On June 21, 2017, the Federal Trade Commission (FTC) updated one of its Children’s Online Privacy Protection Act (COPPA) compliance guides for businesses. Known as the “Six-Step Compliance Plan,” this document provides a step-by-step road map for determining if a company is covered by COPPA and what to do to comply.
COPPA applies to operators of websites and online services that collect “personal information” from children under 13 years of age, where the site or service is directed to children or has actual knowledge that it is collecting personal information from a child. COPPA’s coverage extends to a variety of online services, such as mobile apps, internet-enabled gaming platforms, and – in some cases – companies that collect personal information directly from users of another website or online service (such as ad networks and plug-ins).

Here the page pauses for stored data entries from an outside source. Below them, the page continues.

==> config.mk <==
export PLATFORM = sky130hd
export DESIGN_NAME = spi_apb_regfile
export DESIGN_NICKNAME = d
export VERILOG_FILES = /design/src/rtl/spi_regs_pkg.sv /design/src/rtl/spi_apb_regfile.sv
export SDC_FILE = /design/constraint.sdc
export NUM_CORES = 1
export LEC_CHECK = 0
export ABC_AREA = 1
export BUFFER_PORTS_ARGS = -buffer_cell sky130_fd_sc_hd__buf_4
export CAP_MARGIN = 0
export CORE_MARGIN = 2
export CORE_UTILIZATION = 30
export DETAILED_ROUTE_END_ITERATION = 12
export RECOVER_POWER = 25
export SLEW_MARGIN = 30
export SYNTH_ARGS = -nofsm -noshare
export SYNTH_HDL_FRONTEND = slang
export SYNTH_SLANG_ARGS = --single-unit
export TNS_END_PERCENT = 10
==> constraint.sdc <==
create_clock -name spi_clk_i -period 3.16 [get_ports spi_clk_i]
set_input_delay 0.316 -clock spi_clk_i [delete_from_list [all_inputs] [get_ports spi_clk_i]]
set_output_delay 0.316 -clock spi_clk_i [all_outputs]
set_load 0.005 [all_outputs]
===== src/rtl/module_fc_layer.sv =====
// Dense layer fed by module_max_pool. It buffers IN_LEN int8 samples, then evaluates OUT_NUM
// neurons from external weight and bias ROMs. Define FC_RELU_EN to clamp negative outputs to 0.
module module_fc_layer #(
    parameter int IN_LEN  = 16,
    parameter int OUT_NUM = 4,
    parameter int ACC_W   = 32,
    parameter int SHIFT   = 7,
    localparam int W_AW   = (IN_LEN * OUT_NUM > 1) ? $clog2(IN_LEN * OUT_NUM) : 1,
    localparam int B_AW   = (OUT_NUM > 1) ? $clog2(OUT_NUM) : 1
) (
    input  logic                   clk,
    input  logic                   rst_n,
    input  logic                   valid_in,
    input  logic signed [7:0]      din,
    output logic [W_AW-1:0]        w_addr,
    input  logic signed [7:0]      w_data,
    output logic [B_AW-1:0]        b_addr,
    input  logic signed [15:0]     b_data,
    output logic                   busy,
    output logic                   valid_out,
    output logic signed [7:0]      dout,
    output logic [B_AW-1:0]        dout_idx,
    output logic                   err_overflow
);

    localparam int K_W   = (IN_LEN > 1) ? $clog2(IN_LEN) : 1;
    localparam int RND_I = 1 << (SHIFT - 1);

    localparam logic [K_W-1:0]          K_LAST  = K_W'(IN_LEN - 1);
    localparam logic [B_AW-1:0]         N_LAST  = B_AW'(OUT_NUM - 1);
    localparam logic signed [ACC_W-1:0] SAT_MAX = ACC_W'(127);
    localparam logic signed [ACC_W-1:0] SAT_MIN = ACC_W'(-128);

    typedef enum logic [2:0] {
        IDLE,
        LOAD,
        COMPUTE,
        DRAIN,
        OUT
    } state_t;

    state_t state_reg, state_next;

    logic signed [7:0]       buf_mem [0:IN_LEN-1];
    logic signed [7:0]       buf_rd_reg;
    logic [K_W-1:0]          k_reg;
    logic [K_W-1:0]          i_reg;
    logic [B_AW-1:0]         n_reg;
    logic [W_AW-1:0]         w_addr_reg;
    logic signed [ACC_W-1:0] acc_reg;
    logic                    valid_out_reg;
    logic signed [7:0]       dout_reg;
    logic [B_AW-1:0]         dout_idx_reg;
    logic                    err_reg;

    logic                    accept;
    logic signed [15:0]      prod;
    logic signed [ACC_W-1:0] prod_ext;
    logic signed [ACC_W-1:0] bias_ext;
    logic signed [ACC_W-1:0] sum;
    logic signed [ACC_W-1:0] shifted;
    logic signed [7:0]       sat_val;

    assign busy   = (state_reg == COMPUTE) || (state_reg == DRAIN) || (state_reg == OUT);
    assign accept = valid_in && ((state_reg == IDLE) || (state_reg == LOAD));

    // Buffer read is registered: buf[i] lines up with w_data for address i one cycle later.
    assign prod     = buf_rd_reg * w_data;
    assign prod_ext = {{(ACC_W-16){prod[15]}}, prod};
    assign bias_ext = {{(ACC_W-16){b_data[15]}}, b_data};
    assign sum      = acc_reg + bias_ext;
    assign shifted  = (sum + ACC_W'(RND_I)) >>> SHIFT;

    always_comb begin
        sat_val = shifted[7:0];
        if (shifted > SAT_MAX) begin
            sat_val = 8'h7F;
        end else if (shifted < SAT_MIN) begin
            sat_val = 8'h80;
        end
`ifdef FC_RELU_EN
        if (sat_val[7]) begin
            sat_val = 8'h00;
        end
`endif
    end

    always_ff @(posedge clk) begin
        if (!rst_n) begin
            state_reg <= IDLE;
        end else begin
            state_reg <= state_next;
        end
    end

    always_comb begin
        state_next = state_reg;
        case (state_reg)
            IDLE: begin
                if (valid_in) begin
                    state_next = (k_reg == K_LAST) ? COMPUTE : LOAD;
                end
            end
            LOAD: begin
                if (valid_in && (k_reg == K_LAST)) begin
                    state_next = COMPUTE;
                end
            end
            COMPUTE: begin
                if (i_reg == K_LAST) begin
                    state_next = DRAIN;
                end
            end
            DRAIN:   state_next = OUT;
            OUT:     state_next = (n_reg == N_LAST) ? IDLE : COMPUTE;
            default: state_next = IDLE;
        endcase
    end

    always_ff @(posedge clk) begin
        if (accept) begin
            buf_mem[k_reg] <= din;
        end
        buf_rd_reg <= buf_mem[i_reg];
    end

    always_ff @(posedge clk) begin
        if (!rst_n) begin
            k_reg         <= '0;
            i_reg         <= '0;
            n_reg         <= '0;
            w_addr_reg    <= '0;
            acc_reg       <= '0;
            valid_out_reg <= 1'b0;
            dout_reg      <= '0;
            dout_idx_reg  <= '0;
            err_reg       <= 1'b0;
        end else begin
            valid_out_reg <= 1'b0;
            if (valid_in && busy) begin
                err_reg <= 1'b1;
            end
            case (state_reg)
                IDLE, LOAD: begin
                    if (valid_in) begin
                        if (k_reg == K_LAST) begin
                            k_reg      <= '0;
                            i_reg      <= '0;
                            n_reg      <= '0;
                            w_addr_reg <= '0;
                        end else begin
                            k_reg <= k_reg + 1'b1;
                        end
                    end
                end
                COMPUTE: begin
                    if (i_reg == K_LAST) begin
                        i_reg <= '0;
                    end else begin
                        i_reg      <= i_reg + 1'b1;
                        w_addr_reg <= w_addr_reg + 1'b1;
                    end
                    // No product is valid yet on the first address cycle.
                    if (i_reg == '0) begin
                        acc_reg <= '0;
                    end else begin
                        acc_reg <= acc_reg + prod_ext;
                    end
                end
                DRAIN: begin
                    acc_reg <= acc_reg + prod_ext;
                end
                OUT: begin
                    dout_reg      <= sat_val;
                    dout_idx_reg  <= n_reg;
                    valid_out_reg <= 1'b1;
                    if (n_reg != N_LAST) begin
                        n_reg      <= n_reg + 1'b1;
                        i_reg      <= '0;
                        w_addr_reg <= w_addr_reg + 1'b1;
                    end
                end
                default: ;
            endcase
        end
    end

    assign w_addr       = w_addr_reg;
    assign b_addr       = n_reg;
    assign valid_out    = valid_out_reg;
    assign dout         = dout_reg;
    assign dout_idx     = dout_idx_reg;
    assign err_overflow = err_reg;

endmodule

The FTC’s updated guidance further clarifies the broad scope of “online services” under COPPA. For instance, the guidance specifies that COPPA can apply to internet-connected toys. The updates include information on COPPA’s coverage of
- New data collection activities, such as voice-activated devices that collect personal information; and
- New products, such as internet-enabled devices for kids that collect personal information and other “Internet of Things” devices.
The FTC’s updates also include information on new consent mechanisms to satisfy COPPA’s parental consent requirement, such as the use of knowledge-based authentication questions that would be difficult for someone other than the parent to answer or the use of facial recognition technology to match a face to a verified photo identification. These methods are now recognized by the FTC as acceptable consent mechanisms that can satisfy COPPA’s “verifiable” parental consent requirement.
The FTC issued its guidance update a month after U.S. Senator Mark Warner sent a letter to the FTC asking the agency about its efforts to protect children’s privacy following several high-profile instances of children’s data allegedly being hacked. Children’s privacy historically has been a focus of the FTC’s enforcement and oversight efforts, and this updated guidance signals the Commission’s continued attention to this area.
Additional information on COPPA’s obligations can be found on the FTC’s children’s privacy guidance website, which includes the updated Six-Step Compliance Plan, the FTC’s “Complying with COPPA: Frequently Asked Questions” guidance, and other materials. The COPPA rule is codified at 16 CFR Part 312.